Una reflexión sobre el envejecimiento.
“Adonde quiera que me vuelva, veo los signos de mi vejez”, escribe Séneca.

¿Qué es el tiempo? No lo sabemos con certeza. Es un asunto que está más allá de las razones y envuelve la esencia misma del hombre. Es una cuestión a la que la filosofía no encuentra explicación y con la que en general las religiones no se embrollan. Los humanos sólo percibimos su transcurrir con el agotamiento de todo lo que nos rodea.

¡Se envejece tan pronto!, exclamaba asombrado Amado Nervo. El ayer y el mañana qué significan para la mascota echada a nuestro lado, a la que contemplamos envejecer sin remedio, con la impresión de que ella se percata también de que lo mismo ocurre con sus amos. Porque es lo único fijo: el tiempo todo lo abrasa y marchita.

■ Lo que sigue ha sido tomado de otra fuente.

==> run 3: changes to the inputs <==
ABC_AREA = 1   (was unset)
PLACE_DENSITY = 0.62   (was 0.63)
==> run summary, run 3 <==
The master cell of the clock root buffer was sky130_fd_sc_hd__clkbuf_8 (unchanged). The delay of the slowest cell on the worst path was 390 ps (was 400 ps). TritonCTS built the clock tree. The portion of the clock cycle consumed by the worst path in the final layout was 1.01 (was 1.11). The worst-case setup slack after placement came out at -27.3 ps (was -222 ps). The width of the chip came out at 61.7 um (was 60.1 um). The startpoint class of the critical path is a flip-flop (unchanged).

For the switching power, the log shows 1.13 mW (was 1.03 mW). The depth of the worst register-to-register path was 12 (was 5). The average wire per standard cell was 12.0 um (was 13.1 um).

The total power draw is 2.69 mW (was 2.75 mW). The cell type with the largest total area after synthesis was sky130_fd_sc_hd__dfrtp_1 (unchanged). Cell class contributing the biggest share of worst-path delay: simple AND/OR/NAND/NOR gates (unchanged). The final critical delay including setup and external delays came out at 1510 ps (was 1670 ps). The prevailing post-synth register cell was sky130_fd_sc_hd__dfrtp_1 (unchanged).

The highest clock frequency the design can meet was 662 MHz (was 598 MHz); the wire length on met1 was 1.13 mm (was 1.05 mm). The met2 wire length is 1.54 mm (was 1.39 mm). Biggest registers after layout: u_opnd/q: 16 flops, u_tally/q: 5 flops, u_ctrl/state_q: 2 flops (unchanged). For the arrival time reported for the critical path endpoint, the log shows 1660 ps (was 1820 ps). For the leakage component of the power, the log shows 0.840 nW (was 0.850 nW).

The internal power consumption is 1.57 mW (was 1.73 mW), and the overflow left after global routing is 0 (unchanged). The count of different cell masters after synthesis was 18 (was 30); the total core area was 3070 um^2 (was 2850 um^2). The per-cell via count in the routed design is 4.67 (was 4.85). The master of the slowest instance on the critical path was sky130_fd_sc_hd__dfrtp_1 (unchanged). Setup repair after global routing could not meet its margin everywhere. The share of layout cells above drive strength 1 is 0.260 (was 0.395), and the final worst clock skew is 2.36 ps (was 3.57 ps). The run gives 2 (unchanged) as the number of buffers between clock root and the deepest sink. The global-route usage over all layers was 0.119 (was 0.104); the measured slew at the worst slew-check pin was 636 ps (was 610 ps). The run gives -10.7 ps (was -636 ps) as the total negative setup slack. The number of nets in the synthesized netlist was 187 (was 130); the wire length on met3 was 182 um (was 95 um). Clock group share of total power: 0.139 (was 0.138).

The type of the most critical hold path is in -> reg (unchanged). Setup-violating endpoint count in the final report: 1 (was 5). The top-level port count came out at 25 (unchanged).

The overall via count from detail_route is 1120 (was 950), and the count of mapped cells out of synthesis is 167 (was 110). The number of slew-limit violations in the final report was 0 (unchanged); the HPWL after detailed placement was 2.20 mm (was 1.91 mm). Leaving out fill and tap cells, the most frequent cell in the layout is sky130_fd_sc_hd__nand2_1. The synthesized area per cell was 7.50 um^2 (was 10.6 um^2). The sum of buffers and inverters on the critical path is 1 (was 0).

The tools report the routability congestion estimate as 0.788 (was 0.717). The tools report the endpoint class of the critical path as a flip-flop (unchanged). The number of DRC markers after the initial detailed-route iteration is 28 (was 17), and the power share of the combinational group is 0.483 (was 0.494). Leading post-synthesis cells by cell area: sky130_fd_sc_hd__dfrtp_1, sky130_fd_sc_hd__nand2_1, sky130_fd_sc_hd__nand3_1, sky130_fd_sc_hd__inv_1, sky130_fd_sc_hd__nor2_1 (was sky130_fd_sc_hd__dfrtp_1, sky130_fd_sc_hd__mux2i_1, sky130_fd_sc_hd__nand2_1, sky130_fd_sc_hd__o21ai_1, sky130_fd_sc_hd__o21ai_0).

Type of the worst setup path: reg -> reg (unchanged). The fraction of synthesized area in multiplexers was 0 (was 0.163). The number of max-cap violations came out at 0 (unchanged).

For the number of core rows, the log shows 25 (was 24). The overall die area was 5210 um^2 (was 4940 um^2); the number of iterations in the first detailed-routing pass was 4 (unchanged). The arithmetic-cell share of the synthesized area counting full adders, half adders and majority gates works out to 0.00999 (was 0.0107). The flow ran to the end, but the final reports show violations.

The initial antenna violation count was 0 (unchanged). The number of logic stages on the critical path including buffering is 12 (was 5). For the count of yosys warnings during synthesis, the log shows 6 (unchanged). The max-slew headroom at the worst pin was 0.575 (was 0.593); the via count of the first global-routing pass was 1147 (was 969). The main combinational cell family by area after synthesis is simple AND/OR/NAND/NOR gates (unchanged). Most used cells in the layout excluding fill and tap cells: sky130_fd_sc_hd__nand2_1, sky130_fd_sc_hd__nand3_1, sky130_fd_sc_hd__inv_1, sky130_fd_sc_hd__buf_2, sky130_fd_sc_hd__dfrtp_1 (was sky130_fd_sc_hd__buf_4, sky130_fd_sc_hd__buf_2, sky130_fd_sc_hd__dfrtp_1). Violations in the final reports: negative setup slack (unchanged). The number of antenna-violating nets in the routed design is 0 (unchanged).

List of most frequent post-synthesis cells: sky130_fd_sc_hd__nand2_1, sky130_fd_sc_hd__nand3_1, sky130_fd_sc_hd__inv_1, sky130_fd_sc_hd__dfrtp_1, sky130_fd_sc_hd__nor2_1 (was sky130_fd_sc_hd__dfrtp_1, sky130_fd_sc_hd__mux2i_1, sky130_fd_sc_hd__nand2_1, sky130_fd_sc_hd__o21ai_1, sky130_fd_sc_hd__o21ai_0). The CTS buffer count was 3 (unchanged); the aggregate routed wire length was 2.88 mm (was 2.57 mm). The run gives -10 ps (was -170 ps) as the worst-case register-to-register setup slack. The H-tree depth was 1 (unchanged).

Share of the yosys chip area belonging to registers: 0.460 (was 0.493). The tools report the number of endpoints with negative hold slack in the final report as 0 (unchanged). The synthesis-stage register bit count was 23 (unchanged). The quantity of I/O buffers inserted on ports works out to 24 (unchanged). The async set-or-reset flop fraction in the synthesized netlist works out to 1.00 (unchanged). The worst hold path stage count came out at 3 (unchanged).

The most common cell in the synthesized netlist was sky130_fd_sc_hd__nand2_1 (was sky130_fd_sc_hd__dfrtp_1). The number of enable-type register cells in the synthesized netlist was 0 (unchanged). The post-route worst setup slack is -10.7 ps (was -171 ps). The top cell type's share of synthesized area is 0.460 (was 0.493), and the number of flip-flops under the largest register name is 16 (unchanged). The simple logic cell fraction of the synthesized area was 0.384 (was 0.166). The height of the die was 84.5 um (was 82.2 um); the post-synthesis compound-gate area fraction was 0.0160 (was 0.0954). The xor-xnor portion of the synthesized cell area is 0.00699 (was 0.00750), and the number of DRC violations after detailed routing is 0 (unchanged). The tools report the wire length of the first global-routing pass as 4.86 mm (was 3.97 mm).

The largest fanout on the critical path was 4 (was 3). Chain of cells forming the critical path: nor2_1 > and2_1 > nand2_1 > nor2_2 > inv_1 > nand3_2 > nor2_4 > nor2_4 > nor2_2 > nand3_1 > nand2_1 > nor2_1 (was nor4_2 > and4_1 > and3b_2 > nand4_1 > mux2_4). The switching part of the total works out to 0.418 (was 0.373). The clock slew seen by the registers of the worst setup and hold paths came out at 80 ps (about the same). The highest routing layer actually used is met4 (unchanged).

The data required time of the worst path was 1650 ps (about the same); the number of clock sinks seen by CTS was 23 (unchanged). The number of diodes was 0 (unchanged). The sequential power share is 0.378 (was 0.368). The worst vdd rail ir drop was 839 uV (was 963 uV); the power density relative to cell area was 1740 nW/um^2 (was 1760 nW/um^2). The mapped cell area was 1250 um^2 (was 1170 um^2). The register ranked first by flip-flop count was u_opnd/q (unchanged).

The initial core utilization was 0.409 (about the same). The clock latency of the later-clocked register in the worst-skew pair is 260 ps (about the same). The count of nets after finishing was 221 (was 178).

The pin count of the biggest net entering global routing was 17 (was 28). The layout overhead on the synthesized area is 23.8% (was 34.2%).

En junio del año próximo, Paul McCartney cumplirá setenta y cuatro años, diez más de los del título de su devota canción: “When I´m Sixty-Four”. La canción forma parte de uno de los álbumes más populares de los Beatles: Sargents Pepper’s Lonely Hearts Club Band, que salió a la venta en junio de 1967. No fue casualidad: la víspera del sacudimiento que provocaron los movimientos reivindicatorios de las juventudes de 1968. 

Los Beatles representan seguramente el grupo, el conjunto por antonomasia de esa corriente que en el terreno musical conmovió y trastocó a la humanidad, al mediar el siglo pasado. El rock primero y una de sus derivaciones, el pop, significan un antes y un después, no sólo en la moda y en la música popular, sino también en el arte en general y en una visión renovada de la vida.

Con sus creaciones, con una nueva sensibilidad y sin propaganda, se impusieron al frente de una corriente que alcanzó todos los continentes. Revolucionaron los hilos y tejidos de la sensibilidad de un mundo que se afanaba en olvidar los horrores de una de las guerras más cruentas –la mayor de la historia en términos de víctimas– y se removía entre la rivalidad de las potencias y la amenaza de un apocalipsis general.  

“Cuando tenga 64 años” es una morosa pregunta que atesora una promesa de amor: la del joven que interroga a su pareja sobre si décadas más tarde, cuando lo invadan la calvicie y las arrugas, ella continuará halagándolo el día de San Valentín y si seguirá obsequiándolo con una botella de vino.

La edad es cuestión de temperamento, se asegura, y la juventud está constituida no principalmente por los pocos años, sino por el anhelo, el entusiasmo y la curiosidad. Persiste la juventud en tanto aguardemos el nuevo día con curiosidad, asegura Adam Zagayevski. Pero la muerte no hace distinciones, abate por igual a hombres que a mujeres, a jóvenes que a viejos o niños.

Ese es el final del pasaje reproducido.